- EXERCISE MATERIALS
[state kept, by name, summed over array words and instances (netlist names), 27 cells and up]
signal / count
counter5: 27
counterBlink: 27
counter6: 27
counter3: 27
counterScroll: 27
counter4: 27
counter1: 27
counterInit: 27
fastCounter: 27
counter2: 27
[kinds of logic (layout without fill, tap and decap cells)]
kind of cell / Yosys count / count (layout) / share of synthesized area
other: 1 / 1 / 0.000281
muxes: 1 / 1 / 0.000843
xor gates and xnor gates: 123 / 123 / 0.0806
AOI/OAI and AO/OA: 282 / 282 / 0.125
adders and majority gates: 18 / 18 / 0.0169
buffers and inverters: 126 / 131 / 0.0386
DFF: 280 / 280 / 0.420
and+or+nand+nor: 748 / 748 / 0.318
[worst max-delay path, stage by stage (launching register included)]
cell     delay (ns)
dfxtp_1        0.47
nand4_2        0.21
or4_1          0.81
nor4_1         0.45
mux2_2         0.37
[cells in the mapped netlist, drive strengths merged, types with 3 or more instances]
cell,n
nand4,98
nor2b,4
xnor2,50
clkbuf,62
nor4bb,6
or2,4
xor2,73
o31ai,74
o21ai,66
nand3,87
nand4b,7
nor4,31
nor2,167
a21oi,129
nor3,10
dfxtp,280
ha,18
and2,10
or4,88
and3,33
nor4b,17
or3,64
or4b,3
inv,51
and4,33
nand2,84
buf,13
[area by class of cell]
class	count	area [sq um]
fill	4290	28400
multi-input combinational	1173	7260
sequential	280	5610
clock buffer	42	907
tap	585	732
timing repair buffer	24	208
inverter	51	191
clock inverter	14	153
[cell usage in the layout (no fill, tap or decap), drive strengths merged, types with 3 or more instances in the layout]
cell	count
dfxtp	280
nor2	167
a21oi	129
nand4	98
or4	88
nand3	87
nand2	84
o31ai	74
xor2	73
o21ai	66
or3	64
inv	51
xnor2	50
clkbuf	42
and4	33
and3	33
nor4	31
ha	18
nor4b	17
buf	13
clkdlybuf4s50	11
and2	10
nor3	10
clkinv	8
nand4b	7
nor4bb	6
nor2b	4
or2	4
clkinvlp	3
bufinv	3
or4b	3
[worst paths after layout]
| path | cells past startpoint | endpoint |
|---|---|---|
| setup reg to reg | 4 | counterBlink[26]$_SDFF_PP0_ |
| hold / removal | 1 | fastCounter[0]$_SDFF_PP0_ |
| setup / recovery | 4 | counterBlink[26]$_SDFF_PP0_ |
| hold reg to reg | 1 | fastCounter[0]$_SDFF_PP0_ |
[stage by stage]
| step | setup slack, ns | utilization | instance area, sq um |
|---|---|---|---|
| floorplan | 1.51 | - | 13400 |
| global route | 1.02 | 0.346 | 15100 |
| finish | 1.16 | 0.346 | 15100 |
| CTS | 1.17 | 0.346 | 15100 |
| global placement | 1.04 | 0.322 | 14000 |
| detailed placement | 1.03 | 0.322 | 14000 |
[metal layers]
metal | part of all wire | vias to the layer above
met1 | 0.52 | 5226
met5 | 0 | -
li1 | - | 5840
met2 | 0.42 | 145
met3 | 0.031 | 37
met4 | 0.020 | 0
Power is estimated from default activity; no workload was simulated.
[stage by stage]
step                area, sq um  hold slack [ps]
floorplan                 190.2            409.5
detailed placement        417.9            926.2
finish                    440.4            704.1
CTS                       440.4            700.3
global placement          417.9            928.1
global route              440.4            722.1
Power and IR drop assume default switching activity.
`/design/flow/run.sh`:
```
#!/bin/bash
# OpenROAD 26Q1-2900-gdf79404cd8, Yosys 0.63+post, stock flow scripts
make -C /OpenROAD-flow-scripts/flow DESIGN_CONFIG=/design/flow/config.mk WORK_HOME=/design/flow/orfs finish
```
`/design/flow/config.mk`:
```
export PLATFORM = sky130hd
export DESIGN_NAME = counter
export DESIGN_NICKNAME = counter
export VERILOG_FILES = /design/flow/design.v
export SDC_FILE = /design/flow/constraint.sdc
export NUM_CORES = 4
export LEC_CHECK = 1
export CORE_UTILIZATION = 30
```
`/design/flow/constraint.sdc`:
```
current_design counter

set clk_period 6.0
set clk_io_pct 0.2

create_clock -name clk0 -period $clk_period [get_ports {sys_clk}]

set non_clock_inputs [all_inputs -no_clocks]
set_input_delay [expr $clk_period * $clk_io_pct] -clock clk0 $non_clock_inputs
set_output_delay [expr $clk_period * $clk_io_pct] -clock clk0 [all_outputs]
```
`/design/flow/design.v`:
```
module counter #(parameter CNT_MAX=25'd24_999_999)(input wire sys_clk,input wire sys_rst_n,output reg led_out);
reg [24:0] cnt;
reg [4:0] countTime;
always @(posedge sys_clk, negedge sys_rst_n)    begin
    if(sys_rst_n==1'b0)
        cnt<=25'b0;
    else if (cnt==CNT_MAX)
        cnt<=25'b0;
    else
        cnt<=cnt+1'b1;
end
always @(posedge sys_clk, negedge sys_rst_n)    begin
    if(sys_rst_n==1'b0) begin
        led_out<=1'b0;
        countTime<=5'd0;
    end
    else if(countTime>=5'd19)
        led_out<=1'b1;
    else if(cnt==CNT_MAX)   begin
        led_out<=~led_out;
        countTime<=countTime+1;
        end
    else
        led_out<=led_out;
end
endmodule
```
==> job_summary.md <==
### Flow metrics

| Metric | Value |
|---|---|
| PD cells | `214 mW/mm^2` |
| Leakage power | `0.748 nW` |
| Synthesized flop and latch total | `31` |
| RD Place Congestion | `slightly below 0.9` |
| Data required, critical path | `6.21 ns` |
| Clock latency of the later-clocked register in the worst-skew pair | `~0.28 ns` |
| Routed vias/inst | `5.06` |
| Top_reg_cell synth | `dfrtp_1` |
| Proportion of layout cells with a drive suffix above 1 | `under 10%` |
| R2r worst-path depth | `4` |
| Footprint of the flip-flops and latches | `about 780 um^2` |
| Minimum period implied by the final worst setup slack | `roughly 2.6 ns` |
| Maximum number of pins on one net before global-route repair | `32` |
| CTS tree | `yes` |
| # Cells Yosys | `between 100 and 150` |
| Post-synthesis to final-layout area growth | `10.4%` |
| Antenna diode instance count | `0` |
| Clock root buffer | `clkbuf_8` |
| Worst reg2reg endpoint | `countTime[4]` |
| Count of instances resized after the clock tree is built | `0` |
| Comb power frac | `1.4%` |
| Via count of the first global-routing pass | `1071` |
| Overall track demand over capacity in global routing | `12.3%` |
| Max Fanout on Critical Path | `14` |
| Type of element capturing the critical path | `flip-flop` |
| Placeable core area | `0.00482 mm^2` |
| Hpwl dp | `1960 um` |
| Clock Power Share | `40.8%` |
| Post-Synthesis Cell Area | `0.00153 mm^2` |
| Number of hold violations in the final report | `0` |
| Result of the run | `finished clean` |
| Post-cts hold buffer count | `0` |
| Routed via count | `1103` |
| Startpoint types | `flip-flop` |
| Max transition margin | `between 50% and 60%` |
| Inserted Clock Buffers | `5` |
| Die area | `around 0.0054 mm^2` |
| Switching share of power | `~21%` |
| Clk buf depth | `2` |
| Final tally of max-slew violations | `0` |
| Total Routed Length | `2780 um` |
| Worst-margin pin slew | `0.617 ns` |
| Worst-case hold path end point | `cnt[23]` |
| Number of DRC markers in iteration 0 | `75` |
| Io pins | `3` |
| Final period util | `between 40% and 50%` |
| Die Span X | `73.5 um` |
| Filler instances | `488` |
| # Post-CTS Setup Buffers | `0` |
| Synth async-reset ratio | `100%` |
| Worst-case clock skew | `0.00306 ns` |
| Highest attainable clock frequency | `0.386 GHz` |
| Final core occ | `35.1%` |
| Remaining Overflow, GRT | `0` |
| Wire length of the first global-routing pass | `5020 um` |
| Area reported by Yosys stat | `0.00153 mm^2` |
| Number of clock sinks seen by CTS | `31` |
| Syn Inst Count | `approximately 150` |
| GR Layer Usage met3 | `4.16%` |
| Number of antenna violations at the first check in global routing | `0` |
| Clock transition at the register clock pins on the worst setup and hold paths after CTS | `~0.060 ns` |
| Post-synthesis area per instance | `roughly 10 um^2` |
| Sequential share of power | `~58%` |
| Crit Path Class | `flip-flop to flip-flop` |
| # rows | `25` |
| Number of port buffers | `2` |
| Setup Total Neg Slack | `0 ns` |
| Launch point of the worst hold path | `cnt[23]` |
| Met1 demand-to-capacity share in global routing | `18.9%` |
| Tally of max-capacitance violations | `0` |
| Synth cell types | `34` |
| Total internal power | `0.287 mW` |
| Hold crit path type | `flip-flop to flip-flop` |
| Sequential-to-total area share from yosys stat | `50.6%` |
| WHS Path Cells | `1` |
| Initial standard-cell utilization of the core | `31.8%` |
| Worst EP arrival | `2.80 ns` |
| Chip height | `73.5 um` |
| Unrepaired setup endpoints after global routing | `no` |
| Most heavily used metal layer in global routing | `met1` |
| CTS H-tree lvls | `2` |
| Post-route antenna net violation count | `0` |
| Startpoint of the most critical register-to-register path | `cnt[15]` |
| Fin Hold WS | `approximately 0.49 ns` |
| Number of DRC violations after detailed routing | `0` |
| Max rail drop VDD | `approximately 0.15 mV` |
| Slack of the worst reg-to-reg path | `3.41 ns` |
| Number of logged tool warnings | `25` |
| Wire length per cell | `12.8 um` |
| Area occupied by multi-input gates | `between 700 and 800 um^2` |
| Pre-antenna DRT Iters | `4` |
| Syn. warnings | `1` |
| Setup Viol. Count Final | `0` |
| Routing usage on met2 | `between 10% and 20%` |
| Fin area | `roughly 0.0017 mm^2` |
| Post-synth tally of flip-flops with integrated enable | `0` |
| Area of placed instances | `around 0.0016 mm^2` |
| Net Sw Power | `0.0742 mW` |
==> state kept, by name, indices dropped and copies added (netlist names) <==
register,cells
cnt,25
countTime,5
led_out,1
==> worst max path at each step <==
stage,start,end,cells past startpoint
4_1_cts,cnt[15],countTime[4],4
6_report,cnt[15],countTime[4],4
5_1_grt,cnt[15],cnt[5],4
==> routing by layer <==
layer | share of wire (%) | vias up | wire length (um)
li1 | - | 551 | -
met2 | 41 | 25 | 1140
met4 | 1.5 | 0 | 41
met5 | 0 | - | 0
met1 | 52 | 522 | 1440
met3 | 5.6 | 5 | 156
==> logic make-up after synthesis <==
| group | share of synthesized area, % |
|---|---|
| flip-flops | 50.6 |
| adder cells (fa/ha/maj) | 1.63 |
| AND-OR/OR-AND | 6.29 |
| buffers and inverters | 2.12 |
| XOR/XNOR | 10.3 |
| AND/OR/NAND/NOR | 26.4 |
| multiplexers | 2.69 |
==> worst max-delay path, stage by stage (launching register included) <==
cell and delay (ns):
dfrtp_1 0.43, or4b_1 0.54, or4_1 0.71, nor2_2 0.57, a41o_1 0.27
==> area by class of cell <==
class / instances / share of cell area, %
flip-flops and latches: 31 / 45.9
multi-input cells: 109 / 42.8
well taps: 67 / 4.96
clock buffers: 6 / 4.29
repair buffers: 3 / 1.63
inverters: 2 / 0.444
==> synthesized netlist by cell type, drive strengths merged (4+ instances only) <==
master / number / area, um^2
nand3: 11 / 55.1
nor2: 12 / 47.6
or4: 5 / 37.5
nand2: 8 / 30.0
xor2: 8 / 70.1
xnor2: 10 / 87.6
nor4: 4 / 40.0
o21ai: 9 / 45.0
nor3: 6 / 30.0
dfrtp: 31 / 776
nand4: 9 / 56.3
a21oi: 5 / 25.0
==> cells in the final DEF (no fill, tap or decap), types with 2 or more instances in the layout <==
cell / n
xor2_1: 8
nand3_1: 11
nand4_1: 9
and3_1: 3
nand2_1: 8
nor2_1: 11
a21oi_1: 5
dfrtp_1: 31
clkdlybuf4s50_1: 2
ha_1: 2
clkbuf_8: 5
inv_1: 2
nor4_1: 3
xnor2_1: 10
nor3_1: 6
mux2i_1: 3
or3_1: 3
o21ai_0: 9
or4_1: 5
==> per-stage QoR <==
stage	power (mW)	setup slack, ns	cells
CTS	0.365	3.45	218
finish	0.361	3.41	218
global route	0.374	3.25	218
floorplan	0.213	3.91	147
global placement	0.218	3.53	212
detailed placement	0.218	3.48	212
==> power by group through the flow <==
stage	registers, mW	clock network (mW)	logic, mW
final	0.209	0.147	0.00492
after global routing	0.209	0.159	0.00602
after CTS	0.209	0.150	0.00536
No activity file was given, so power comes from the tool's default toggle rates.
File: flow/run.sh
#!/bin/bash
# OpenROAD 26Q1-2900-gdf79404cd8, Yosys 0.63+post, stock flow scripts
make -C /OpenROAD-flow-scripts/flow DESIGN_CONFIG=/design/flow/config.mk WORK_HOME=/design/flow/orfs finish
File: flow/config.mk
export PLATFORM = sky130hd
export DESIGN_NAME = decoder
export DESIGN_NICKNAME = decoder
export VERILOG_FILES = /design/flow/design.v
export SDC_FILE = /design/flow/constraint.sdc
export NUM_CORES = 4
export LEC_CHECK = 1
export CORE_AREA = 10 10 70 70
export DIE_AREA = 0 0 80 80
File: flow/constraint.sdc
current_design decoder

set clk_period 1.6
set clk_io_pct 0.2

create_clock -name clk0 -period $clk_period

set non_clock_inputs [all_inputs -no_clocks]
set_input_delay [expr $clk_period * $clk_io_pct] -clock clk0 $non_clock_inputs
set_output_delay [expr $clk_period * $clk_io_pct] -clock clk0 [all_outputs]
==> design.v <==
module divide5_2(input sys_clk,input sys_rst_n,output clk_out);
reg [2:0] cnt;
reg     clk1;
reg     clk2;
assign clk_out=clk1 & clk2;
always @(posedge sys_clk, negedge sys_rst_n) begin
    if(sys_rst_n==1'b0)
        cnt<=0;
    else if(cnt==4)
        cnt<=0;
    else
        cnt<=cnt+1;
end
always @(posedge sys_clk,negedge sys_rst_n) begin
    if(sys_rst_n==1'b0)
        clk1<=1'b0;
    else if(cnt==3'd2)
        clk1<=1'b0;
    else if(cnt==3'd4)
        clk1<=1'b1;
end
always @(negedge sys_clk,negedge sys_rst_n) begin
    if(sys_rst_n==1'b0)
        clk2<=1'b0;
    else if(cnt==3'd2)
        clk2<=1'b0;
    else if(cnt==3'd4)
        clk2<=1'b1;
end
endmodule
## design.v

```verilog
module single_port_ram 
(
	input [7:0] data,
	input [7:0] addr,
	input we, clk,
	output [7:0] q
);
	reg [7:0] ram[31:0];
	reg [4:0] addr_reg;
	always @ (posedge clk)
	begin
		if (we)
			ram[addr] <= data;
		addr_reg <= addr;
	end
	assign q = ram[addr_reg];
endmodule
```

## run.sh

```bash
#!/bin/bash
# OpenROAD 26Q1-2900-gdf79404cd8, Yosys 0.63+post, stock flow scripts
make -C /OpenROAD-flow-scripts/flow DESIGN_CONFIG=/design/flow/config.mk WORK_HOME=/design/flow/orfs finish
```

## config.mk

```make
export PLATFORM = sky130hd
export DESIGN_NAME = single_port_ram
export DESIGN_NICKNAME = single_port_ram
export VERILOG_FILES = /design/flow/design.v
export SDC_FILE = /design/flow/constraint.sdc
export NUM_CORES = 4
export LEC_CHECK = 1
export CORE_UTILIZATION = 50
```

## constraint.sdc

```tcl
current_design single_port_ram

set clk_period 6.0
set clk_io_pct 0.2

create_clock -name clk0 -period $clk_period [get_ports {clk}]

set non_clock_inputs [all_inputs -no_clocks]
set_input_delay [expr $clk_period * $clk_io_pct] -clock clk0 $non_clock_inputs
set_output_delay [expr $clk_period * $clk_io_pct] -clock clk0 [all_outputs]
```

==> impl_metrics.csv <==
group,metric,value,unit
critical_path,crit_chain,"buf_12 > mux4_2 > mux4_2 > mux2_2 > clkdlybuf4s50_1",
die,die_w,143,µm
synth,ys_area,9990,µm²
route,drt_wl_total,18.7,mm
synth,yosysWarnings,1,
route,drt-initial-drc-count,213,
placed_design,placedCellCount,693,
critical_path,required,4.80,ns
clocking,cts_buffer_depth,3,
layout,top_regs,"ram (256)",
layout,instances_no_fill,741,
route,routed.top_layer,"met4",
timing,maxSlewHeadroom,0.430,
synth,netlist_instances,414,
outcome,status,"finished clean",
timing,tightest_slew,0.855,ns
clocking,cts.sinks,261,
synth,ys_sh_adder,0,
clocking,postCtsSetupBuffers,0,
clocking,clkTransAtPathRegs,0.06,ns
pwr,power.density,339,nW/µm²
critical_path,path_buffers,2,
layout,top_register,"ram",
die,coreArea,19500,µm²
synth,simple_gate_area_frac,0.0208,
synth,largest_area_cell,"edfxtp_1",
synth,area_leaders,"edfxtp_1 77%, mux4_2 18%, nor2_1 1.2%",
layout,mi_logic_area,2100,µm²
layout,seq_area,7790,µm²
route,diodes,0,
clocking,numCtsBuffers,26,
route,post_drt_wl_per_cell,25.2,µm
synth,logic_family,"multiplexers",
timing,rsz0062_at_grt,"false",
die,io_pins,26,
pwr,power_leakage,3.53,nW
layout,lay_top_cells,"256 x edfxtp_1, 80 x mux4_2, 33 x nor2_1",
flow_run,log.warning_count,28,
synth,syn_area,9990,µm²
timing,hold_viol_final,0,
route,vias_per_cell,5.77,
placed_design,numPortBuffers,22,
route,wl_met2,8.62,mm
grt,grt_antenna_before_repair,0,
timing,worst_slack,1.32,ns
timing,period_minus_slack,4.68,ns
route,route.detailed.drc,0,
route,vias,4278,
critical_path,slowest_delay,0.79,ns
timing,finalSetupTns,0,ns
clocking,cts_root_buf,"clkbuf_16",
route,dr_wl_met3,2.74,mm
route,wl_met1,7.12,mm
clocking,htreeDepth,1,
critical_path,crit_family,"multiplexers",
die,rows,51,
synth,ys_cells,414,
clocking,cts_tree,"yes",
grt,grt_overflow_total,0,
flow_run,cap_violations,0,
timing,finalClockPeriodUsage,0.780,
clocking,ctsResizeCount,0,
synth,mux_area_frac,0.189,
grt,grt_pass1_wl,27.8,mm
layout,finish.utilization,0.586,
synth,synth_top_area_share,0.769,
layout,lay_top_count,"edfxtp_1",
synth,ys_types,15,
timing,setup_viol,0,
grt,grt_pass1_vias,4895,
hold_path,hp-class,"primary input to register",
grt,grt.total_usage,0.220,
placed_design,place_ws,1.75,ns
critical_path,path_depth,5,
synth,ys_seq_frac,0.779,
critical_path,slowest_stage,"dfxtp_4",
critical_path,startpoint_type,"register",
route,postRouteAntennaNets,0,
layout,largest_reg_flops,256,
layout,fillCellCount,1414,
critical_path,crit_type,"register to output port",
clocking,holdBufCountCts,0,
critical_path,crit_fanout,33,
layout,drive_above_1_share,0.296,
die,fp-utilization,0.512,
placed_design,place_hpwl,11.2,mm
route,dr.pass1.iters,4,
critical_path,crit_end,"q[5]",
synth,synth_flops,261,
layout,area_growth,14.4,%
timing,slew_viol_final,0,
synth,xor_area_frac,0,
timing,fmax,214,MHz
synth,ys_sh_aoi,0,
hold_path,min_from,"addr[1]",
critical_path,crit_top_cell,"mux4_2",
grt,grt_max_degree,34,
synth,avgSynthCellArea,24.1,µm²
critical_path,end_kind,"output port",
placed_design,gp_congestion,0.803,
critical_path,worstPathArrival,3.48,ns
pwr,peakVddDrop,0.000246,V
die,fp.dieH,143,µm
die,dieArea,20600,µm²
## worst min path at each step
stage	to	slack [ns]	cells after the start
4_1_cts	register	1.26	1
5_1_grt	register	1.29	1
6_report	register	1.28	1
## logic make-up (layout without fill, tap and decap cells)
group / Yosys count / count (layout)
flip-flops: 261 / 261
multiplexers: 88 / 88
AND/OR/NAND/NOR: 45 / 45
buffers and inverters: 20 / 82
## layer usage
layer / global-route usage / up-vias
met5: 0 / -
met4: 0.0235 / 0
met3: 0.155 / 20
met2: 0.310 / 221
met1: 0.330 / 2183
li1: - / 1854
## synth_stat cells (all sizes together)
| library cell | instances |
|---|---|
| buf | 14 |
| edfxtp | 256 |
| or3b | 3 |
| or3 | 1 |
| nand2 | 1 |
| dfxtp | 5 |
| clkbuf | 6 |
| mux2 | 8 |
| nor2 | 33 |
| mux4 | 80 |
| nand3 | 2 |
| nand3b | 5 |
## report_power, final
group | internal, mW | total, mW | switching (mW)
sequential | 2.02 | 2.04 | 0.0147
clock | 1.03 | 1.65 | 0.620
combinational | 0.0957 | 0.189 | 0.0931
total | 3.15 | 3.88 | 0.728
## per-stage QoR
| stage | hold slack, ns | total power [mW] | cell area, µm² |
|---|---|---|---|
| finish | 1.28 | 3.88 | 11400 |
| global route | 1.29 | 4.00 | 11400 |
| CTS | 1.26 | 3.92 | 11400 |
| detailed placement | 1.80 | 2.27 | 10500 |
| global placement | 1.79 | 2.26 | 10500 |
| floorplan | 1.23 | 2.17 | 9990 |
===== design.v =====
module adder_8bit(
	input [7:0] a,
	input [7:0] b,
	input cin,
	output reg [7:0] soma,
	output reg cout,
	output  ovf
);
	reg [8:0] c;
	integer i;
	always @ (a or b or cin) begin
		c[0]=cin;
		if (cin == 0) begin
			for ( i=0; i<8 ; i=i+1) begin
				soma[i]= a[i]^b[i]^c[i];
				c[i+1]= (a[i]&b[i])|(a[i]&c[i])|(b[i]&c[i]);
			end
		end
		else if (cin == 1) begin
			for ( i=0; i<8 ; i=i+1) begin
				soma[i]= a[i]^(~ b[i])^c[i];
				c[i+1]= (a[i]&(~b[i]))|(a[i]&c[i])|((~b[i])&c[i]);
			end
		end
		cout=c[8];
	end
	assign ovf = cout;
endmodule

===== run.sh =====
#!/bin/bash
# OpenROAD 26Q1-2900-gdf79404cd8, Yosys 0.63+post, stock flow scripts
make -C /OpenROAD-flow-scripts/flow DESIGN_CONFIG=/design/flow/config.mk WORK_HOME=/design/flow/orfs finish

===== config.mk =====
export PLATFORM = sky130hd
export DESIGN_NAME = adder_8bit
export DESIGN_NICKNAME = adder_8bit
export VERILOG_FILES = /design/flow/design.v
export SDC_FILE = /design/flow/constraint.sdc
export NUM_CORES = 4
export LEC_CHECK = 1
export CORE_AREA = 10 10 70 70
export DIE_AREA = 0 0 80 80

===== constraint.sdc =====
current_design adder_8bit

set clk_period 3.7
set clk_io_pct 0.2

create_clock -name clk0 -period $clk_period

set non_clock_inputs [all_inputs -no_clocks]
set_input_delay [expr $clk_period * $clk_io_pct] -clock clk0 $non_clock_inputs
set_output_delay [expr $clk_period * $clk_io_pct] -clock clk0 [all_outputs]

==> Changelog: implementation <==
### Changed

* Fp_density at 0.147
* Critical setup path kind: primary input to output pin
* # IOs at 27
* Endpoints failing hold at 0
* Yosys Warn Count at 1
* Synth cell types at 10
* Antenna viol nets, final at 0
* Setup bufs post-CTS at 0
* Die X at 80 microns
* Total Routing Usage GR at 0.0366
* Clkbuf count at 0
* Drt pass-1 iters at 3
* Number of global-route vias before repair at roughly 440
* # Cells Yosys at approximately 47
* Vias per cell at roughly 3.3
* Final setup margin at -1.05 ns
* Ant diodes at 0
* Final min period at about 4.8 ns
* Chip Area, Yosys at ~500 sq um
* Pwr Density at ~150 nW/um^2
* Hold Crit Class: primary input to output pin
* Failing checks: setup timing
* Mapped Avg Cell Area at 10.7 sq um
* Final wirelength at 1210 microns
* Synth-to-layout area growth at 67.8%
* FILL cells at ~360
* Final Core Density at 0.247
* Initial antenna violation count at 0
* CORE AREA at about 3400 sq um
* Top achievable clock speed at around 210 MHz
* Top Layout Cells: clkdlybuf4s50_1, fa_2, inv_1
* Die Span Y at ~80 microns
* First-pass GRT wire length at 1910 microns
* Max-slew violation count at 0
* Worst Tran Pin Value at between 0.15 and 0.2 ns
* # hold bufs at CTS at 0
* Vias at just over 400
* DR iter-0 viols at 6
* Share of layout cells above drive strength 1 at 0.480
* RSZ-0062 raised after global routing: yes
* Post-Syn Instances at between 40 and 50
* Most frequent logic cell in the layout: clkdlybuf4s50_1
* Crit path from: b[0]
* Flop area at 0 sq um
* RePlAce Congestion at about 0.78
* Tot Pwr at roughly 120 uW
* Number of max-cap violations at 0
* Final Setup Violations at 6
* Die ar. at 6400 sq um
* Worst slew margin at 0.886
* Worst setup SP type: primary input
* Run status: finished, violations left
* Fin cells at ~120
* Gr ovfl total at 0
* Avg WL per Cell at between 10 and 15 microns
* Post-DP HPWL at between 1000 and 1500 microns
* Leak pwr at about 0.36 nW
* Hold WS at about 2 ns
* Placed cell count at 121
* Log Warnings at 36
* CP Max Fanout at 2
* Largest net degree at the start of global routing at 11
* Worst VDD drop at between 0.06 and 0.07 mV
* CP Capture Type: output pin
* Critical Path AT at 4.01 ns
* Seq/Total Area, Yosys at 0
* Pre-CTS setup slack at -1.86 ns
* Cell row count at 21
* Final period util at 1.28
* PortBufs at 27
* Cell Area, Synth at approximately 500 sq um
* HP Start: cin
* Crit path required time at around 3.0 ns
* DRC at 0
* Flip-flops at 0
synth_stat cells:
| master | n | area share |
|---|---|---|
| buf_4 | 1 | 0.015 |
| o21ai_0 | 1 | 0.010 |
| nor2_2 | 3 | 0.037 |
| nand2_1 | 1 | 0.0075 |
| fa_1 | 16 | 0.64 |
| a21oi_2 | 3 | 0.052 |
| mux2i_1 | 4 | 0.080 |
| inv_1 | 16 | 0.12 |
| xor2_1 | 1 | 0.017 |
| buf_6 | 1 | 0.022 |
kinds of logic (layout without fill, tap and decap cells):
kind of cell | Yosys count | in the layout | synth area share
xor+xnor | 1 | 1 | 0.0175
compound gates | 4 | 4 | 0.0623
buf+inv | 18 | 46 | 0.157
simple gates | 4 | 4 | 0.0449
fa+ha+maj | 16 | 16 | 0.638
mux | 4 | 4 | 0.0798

- YOUR ASSIGNMENT
Once you reach the line containing "[kinds of logic", include it and stop; until then, reproduce each line of the listing from its start exactly.

- FINAL ANSWER
[state kept, by name, summed over array words and instances (netlist names), 27 cells and up]
signal / count
counter5: 27
counterBlink: 27
counter6: 27
counter3: 27
counterScroll: 27
counter4: 27
counter1: 27
counterInit: 27
fastCounter: 27
counter2: 27
[kinds of logic (layout without fill, tap and decap cells)]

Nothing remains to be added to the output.